According to some, the festival of spring and fertility was also celebrated by the ancient Jews and it was called Pascha, the Hebrew word for Passover. Much later it came to be known as Easter, by the pagans. With the rise of Christianity, many pagan customs and practices were reinterpreted to give them a new meaning, such as the cross on the buns began to symbolize the crucifixion of Christ, and the old association of fertility and rebirth became a part of the Christian’s Easter celebrations as the rebirth of Christ.
According to another theory, the origin of hot cross buns dates back to the 12th century, when an Anglican monk named Father Thomas Rocliffe made small spiced cakes stamped with the cross to honour the ‘day of the cross.’
from http://food.ndtv.com
Amazing Hot Cross Buns
Ingredients
- 1/2 cup warm water
- 1 tbsp. yeast
- 1 tsp. sugar
- 3/4 cup milk scalded
- 2 large eggs
- 1/2 cup sugar
- 1 tsp. salt
- 2 1/2 tsp. cinnamon
- 1/4 tsp. cloves
- 1/4 tsp. nutmeg
- 1 cup raisins
- 1/2 cup currants or chopped candied peel
- 1/4 cup unsalted butter melted
- 4 1/2 - 5 cups unbleached all purpose flour
Glaze
- 1 large egg
- 3 tbsp. caster sugar
Crosses
- 1/3 cup unbleached all purpose flour
- 5 tbsp. water
Instructions
Proof
- In a one-cup measuring cup, pour 1/2 cup warm water.
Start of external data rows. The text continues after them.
[src/rtl/fetch_stage_pkg.sv]
// rtl/fetch_stage_pkg.sv - shared fetch types (package common); FETCH_MISALIGN_CHECK_EN adds the misaligned flag
package common;

    typedef logic [31:0] instruction_type;

    localparam instruction_type NOP_INSTRUCTION = 32'h0000_0013;

    typedef struct packed {
        instruction_type instruction;
        logic [31:0]     pc;
`ifdef FETCH_MISALIGN_CHECK_EN
        logic            misaligned;
`endif
    } fetch_entry_type;

endpackage

[src/rtl/fetch_stage_if.sv]
// rtl/fetch_stage_if.sv - instruction memory request/response channel
interface fetch_stage_if;

    logic        imem_req_valid;
    logic        imem_req_ready;
    logic [31:0] imem_req_addr;
    logic        imem_rsp_valid;
    logic [31:0] imem_rsp_data;

    modport master (
        output imem_req_valid,
        output imem_req_addr,
        input  imem_req_ready,
        input  imem_rsp_valid,
        input  imem_rsp_data
    );

    modport slave (
        input  imem_req_valid,
        input  imem_req_addr,
        output imem_req_ready,
        output imem_rsp_valid,
        output imem_rsp_data
    );

endinterface

[src/rtl/fetch_stage_queue.sv]
// rtl/fetch_stage_queue.sv - fetch_queue: synchronous FIFO of fetch entries, flush has priority
module fetch_queue
    import common::*;
#(
    parameter int DEPTH = 2
) (
    input  logic                   clk,
    input  logic                   reset,
    input  logic                   i_push,
    input  logic                   i_pop,
    input  logic                   i_flush,
    input  fetch_entry_type        i_push_entry,
    output fetch_entry_type        o_head,
    output logic [$clog2(DEPTH):0] o_count,
    output logic                   o_full,
    output logic                   o_empty
);

    localparam int AW = $clog2(DEPTH);
    localparam int CW = AW + 1;

    fetch_entry_type r_mem [DEPTH];
    logic [AW-1:0]   r_wr_ptr;
    logic [AW-1:0]   r_rd_ptr;
    logic [CW-1:0]   r_count;
    logic            w_do_push;
    logic            w_do_pop;

    assign o_full    = (r_count == CW'(DEPTH));
    assign o_empty   = (r_count == '0);
    assign o_count   = r_count;
    assign o_head    = r_mem[r_rd_ptr];
    assign w_do_push = i_push && !o_full;
    assign w_do_pop  = i_pop && !o_empty;

    always_ff @(posedge clk or posedge reset) begin
        if (reset) begin
            r_wr_ptr <= '0;
            r_rd_ptr <= '0;
            r_count  <= '0;
        end else if (i_flush) begin
            r_wr_ptr <= '0;
            r_rd_ptr <= '0;
            r_count  <= '0;
        end else begin
            if (w_do_push) r_wr_ptr <= r_wr_ptr + AW'(1);
            if (w_do_pop)  r_rd_ptr <= r_rd_ptr + AW'(1);
            r_count <= r_count + CW'(w_do_push) - CW'(w_do_pop);
        end
    end

    // Storage needs no reset; occupancy alone decides what is visible.
    always_ff @(posedge clk) begin
        if (w_do_push && !i_flush) r_mem[r_wr_ptr] <= i_push_entry;
    end

endmodule

[src/rtl/fetch_stage.sv]
// rtl/fetch_stage.sv - PC, credit and redirect logic of the fetch stage
// FETCH_MISALIGN_CHECK_EN tags the first entry after a misaligned redirect.
module fetch_stage
    import common::*;
#(
    parameter logic [31:0] RESET_PC        = 32'h0000_0000,
    parameter int          QUEUE_DEPTH     = 2,
    parameter int          MAX_OUTSTANDING = 2
) (
    input  logic            clk,
    input  logic            reset,
    fetch_stage_if.master   imem,
    input  logic            redirect_en,
    input  logic [31:0]     redirect_pc,
    input  logic            stall,
    output instruction_type instruction,
    output logic [31:0]     pc_out,
    output logic            instruction_valid,
    output logic            fetch_misaligned
);

    localparam int IW = $clog2(MAX_OUTSTANDING + 1);
    localparam int CW = $clog2(QUEUE_DEPTH) + 1;

    logic [31:0]     r_fetch_pc;
    logic [31:0]     r_rsp_pc;
    logic [IW-1:0]   r_inflight;
    logic [IW-1:0]   r_drop_count;
    logic [CW-1:0]   w_count;
    logic [31:0]     w_credit;
    logic [31:0]     w_target;
    logic            w_empty;
    logic            w_full;
    logic            w_pop;
    logic            w_push;
    logic            w_fire;
    fetch_entry_type w_head;
    fetch_entry_type w_push_entry;

    assign w_target = redirect_pc & 32'hFFFF_FFFC;
    assign w_pop    = !w_empty && !stall;
    // Every issued request must already own a queue slot for its response.
    assign w_credit = 32'(r_inflight) + 32'(w_count) - 32'(w_pop);

    assign imem.imem_req_valid = !reset && !redirect_en
                              && (32'(r_inflight) < 32'(MAX_OUTSTANDING))
                              && (w_credit < 32'(QUEUE_DEPTH));
    assign imem.imem_req_addr  = r_fetch_pc;
    assign w_fire = imem.imem_req_valid && imem.imem_req_ready;
    assign w_push = imem.imem_rsp_valid && (r_drop_count == '0) && !redirect_en && !w_full;

    always_ff @(posedge clk or posedge reset) begin
        if (reset) begin
            r_fetch_pc   <= RESET_PC;
            r_rsp_pc     <= RESET_PC;
            r_inflight   <= '0;
            r_drop_count <= '0;
        end else begin
            r_inflight <= r_inflight + IW'(w_fire) - IW'(imem.imem_rsp_valid);
            if (redirect_en) begin
                r_fetch_pc   <= w_target;
                r_rsp_pc     <= w_target;
                r_drop_count <= r_inflight - IW'(imem.imem_rsp_valid);
            end else begin
                if (w_fire) r_fetch_pc <= r_fetch_pc + 32'd4;
                if (w_push) r_rsp_pc <= r_rsp_pc + 32'd4;
                if (imem.imem_rsp_valid && (r_drop_count != '0))
                    r_drop_count <= r_drop_count - IW'(1);
            end
        end
    end

`ifdef FETCH_MISALIGN_CHECK_EN
    logic r_mis_pending;

    always_ff @(posedge clk or posedge reset) begin
        if (reset)            r_mis_pending <= 1'b0;
        else if (redirect_en) r_mis_pending <= (redirect_pc[1:0] != 2'b00);
        else if (w_push)      r_mis_pending <= 1'b0;
    end

    assign fetch_misaligned = !w_empty && w_head.misaligned;
`else
    assign fetch_misaligned = 1'b0;
`endif

    always_comb begin
        w_push_entry             = '0;
        w_push_entry.instruction = imem.imem_rsp_data;
        w_push_entry.pc          = r_rsp_pc;
`ifdef FETCH_MISALIGN_CHECK_EN
        w_push_entry.misaligned  = r_mis_pending;
`endif
    end

    fetch_queue #(.DEPTH(QUEUE_DEPTH)) u_queue (
        .clk          (clk),
        .reset        (reset),
        .i_push       (w_push),
        .i_pop        (w_pop),
        .i_flush      (redirect_en),
        .i_push_entry (w_push_entry),
        .o_head       (w_head),
        .o_count      (w_count),
        .o_full       (w_full),
        .o_empty      (w_empty)
    );

    assign instruction_valid = !w_empty;
    assign instruction       = w_empty ? NOP_INSTRUCTION : w_head.instruction;
    assign pc_out            = w_empty ? 32'h0 : w_head.pc;

endmodule

[src/flat_wrapper.sv]
// flat-port wrapper written by rule: the top's interface ports become plain ports
module fetch_stage_flat import common::*;
#(
    parameter logic [31:0] RESET_PC        = 32'h0000_0000,
    parameter int          QUEUE_DEPTH     = 2,
    parameter int          MAX_OUTSTANDING = 2
)
  (clk, reset, redirect_en, redirect_pc, stall, instruction, pc_out, instruction_valid, fetch_misaligned, imem_imem_req_valid, imem_imem_req_addr, imem_imem_req_ready, imem_imem_rsp_valid, imem_imem_rsp_data);
  fetch_stage_if imem_i ();
  input  logic clk;
  input  logic reset;
  input  logic redirect_en;
  input  logic [31:0] redirect_pc;
  input  logic stall;
  output instruction_type instruction;
  output logic [31:0] pc_out;
  output logic instruction_valid;
  output logic fetch_misaligned;
  output wire logic [$bits(imem_i.imem_req_valid)-1:0] imem_imem_req_valid;
  output wire logic [$bits(imem_i.imem_req_addr)-1:0] imem_imem_req_addr;
  input wire logic [$bits(imem_i.imem_req_ready)-1:0] imem_imem_req_ready;
  input wire logic [$bits(imem_i.imem_rsp_valid)-1:0] imem_imem_rsp_valid;
  input wire logic [$bits(imem_i.imem_rsp_data)-1:0] imem_imem_rsp_data;
  assign imem_imem_req_valid = imem_i.imem_req_valid;
  assign imem_imem_req_addr = imem_i.imem_req_addr;
  assign imem_i.imem_req_ready = imem_imem_req_ready;
  assign imem_i.imem_rsp_valid = imem_imem_rsp_valid;
  assign imem_i.imem_rsp_data = imem_imem_rsp_data;
  fetch_stage #(.RESET_PC(RESET_PC), .QUEUE_DEPTH(QUEUE_DEPTH), .MAX_OUTSTANDING(MAX_OUTSTANDING)) u_core (.clk(clk), .reset(reset), .imem(imem_i), .redirect_en(redirect_en), .redirect_pc(redirect_pc), .stall(stall), .instruction(instruction), .pc_out(pc_out), .instruction_valid(instruction_valid), .fetch_misaligned(fetch_misaligned));
endmodule
[config.mk]
export PLATFORM = sky130hd
export DESIGN_NAME = fetch_stage_flat
export DESIGN_NICKNAME = d
export VERILOG_FILES = /design/src/rtl/fetch_stage_pkg.sv /design/src/rtl/fetch_stage_if.sv /design/src/rtl/fetch_stage_queue.sv /design/src/rtl/fetch_stage.sv /design/src/flat_wrapper.sv
export SDC_FILE = /design/constraint.sdc
export NUM_CORES = 1
export LEC_CHECK = 0
export CAP_MARGIN = 20
export CORE_MARGIN = 2
export CORE_UTILIZATION = 55
export DETAILED_ROUTE_END_ITERATION = 6
export PLACE_DENSITY = 0.92
export REMOVE_ABC_BUFFERS = 1
export SLEW_MARGIN = 20
export SYNTH_ARGS = -nofsm -noshare
export SYNTH_HDL_FRONTEND = slang
export SYNTH_SLANG_ARGS = --single-unit
[constraint.sdc]
create_clock -name clk -period 8.8 [get_ports clk]
set_clock_uncertainty 0.15 [all_clocks]
set_input_delay 1.76 -clock clk [delete_from_list [all_inputs] [get_ports clk]]
set_output_delay 1.76 -clock clk [all_outputs]
set_load 0.05 [all_outputs]
* Yosys cells after proc, flatten, opt, wreduce, memory -nomap -nowiden
Memory sizes are Yosys's and may differ from the RTL's.
Cells that the tools add are included.
** Word-level totals
- Latch bits :: 0
- Memories :: 1
- RAM bits :: 128
- Bits in read-only memories :: 0
- Bits in registers :: 72
- Input bits :: 70
** Operators by class
- Multiply operators :: 0
- Eq/ne operators :: 1
- Div/mod/pow operators :: 0
- Mux-type cells :: 15
- Reductions and logical operators :: 25
- Order comparisons :: 2
- Shifts and indexed selects :: 0
- Bitwise logic cells :: 0
- $add $sub $neg :: 12
** Memories
- u_core.u_queue.r_mem :: words 2, width 64, rd ports 1, clocked after memory_dff 0, write ports 1, line fetch_stage_queue.sv:22 : fetch_entry_type r_mem [DEPTH];
** Operators by type and width (count)
- two-way mux 32 bit :: 6
- adder 32 x 3 -> 32 bit, second input constant :: 2
- < comparator 32 x 2 -> 1 bit, second input constant :: 1
- subtractor 32 x 1 -> 32 bit :: 1
- logical AND 1 bit :: 12
- nonzero test 2 bit :: 6
- two-way mux 1 bit :: 6
- two-way mux 2 bit :: 3
- subtractor 2 x 1 -> 2 bit :: 3
- zero test 1 bit :: 5
- adder 2 x 1 -> 2 bit :: 2
- zero test 2 bit :: 2
- adder 2 x 2 -> 3 bit :: 1
- adder 1 bit, second input constant :: 2
- == test 2 bit, second input constant :: 1
- < comparator 2 bit, second input constant :: 1
- subtractor 2 x 1 -> 2 bit, second input constant :: 1

* Longest topological paths before layout
- Depth after elaboration :: 9
- Mapped depth :: 13
- Gate-level depth less buffers :: 11

* Modules after synthesis
A second synthesis with hierarchy kept.
** Second synthesis, totals
- Cells, all modules :: 721
- Area, all modules :: 9263.9 sq um
** By module, submodules not included
- fetch_queue :: area an instance 5077.4 sq um, instances 1, cells an instance 223
- fetch_stage :: area an instance 4186.5 sq um, instances 1, cells an instance 498

* Worst setup path after synthesis
Ideal clock, no wire load.
- Path type :: input-to-reg
- Start :: in redirect_en
- End :: mem u_core.u_queue.r_mem[0][10] in the netlist's numbering, enable pin
- Library setup time :: 0.482 ns
- Arrival :: 5.226 ns
- Data required time :: 8.168 ns
- Stages on the path :: 5
- Slack :: 2.942 ns
- Cell sequence :: inv_1 > clkbuf_1 > clkbuf_1 > nand3_1 > nor2_1
** On the way
- Cells in the longest elaborated chain, start to end :: 7
** Ends and longest elaborated chain
- from (decl) :: line flat_wrapper.sv:12 : input logic redirect_en;
- zero test 1 bit * :: line fetch_stage_queue.sv:54, fetch_stage.sv:50
- logical AND 1 bit (2 in a row) :: line fetch_stage.sv:50 : assign w_push = imem.imem_rsp_valid && (r_drop_count == '0) && !redirect_en && !w_full;
- logical AND 1 bit :: line fetch_stage_queue.sv:33 : assign w_do_push = i_push && !o_full;
- logical AND 1 bit * :: line fetch_stage_queue.sv:54 : if (w_do_push && !i_flush) r_mem[r_wr_ptr] <= i_push_entry;
- two-way mux 1 bit * :: line fetch_stage_queue.sv:54
- two-way mux 1 bit (implied by the code) * :: line fetch_stage_queue.sv:54
- to (decl) :: line fetch_stage_queue.sv:22
Every way passes the cells marked *; elsewhere a longest branch is shown, timed or not.

* Worst setup path in the final report
- Start :: in stall
- End :: out imem_imem_req_valid
** On the way
- Cells in the longest elaborated chain, start to end :: 5
** Ends and longest elaborated chain
- from (decl) :: line flat_wrapper.sv:14 : input logic stall;
- zero test 1 bit :: line fetch_stage.sv:41 : assign w_pop = !w_empty && !stall;
- logical AND 1 bit :: line fetch_stage.sv:41
- subtractor 32 x 1 -> 32 bit :: line fetch_stage.sv:43 : assign w_credit = 32'(r_inflight) + 32'(w_count) - 32'(w_pop);
- < comparator 32 x 2 -> 1 bit :: line fetch_stage.sv:47 : && (w_credit < 32'(QUEUE_DEPTH));
- logical AND 1 bit :: line fetch_stage.sv:47
- to (decl) :: line flat_wrapper.sv:19 : output wire logic [$bits(imem_i.imem_req_valid)-1:0] imem_imem_req_valid;
No other way between the ends.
Add 1 tsp. sugar, but do not stir. Slowly sprinkle the yeast into the water, ensuring that each particle gets wet. Do not stir. Wait 10 minutes until the yeast is thick and foamy.
Mix
- Add the following into a large bread bowl, stirring after each addition: milk which has now cooled, eggs, sugar, salt, cinnamon, cloves, nutmeg. Next add the yeast mixture, raisins, currants or peel, 1 cup of flour and the cooled butter and mix. Quickly add in the remaining flour one cup at a time to make a fairly stiff dough. Coat with flour before turning on a floured work surface to knead.
Knead
- Turn the dough out and knead until smooth and elastic which should take about 10 minutes.
First Rising
- Place the dough into a greased bowl. You can use your bread bowl after it has been cleaned. Turn over the dough so that the top is now greased as well. Cover with a clean tea towel and put in a warm place until doubled which will take about 1 1/2 hours.
Shape
- Punch the risen dough and turn out onto a floured surface. Shape into a 12-inch long log. Cut the dough into equal pieces to make 12 or 16 buns, depending on the size you like.
2nd Rising
- Work each piece of dough into smooth, seamless balls. Place buns on two greased baking sheets leaving an each between each bun. Press each to flatten slightly. Cover with a clean tea towel and let rest for 30–45 minutes in a draft-free place, or in your oven.
Bake
- Preheat your oven to 375F.
- Mix the egg with caster sugar to make an egg glaze. Brush buns with the egg glaze. Mix the flour and water to make the paste for the crosses. Pipe the crosses onto the buns.
- You can skip this step and score a cross in the bun and then finish after baking with thick icing to pipe a cross onto each bun after the buns have been baked and cooled.
- Bake for 15-18 minutes. Cool immediately on a wire rack.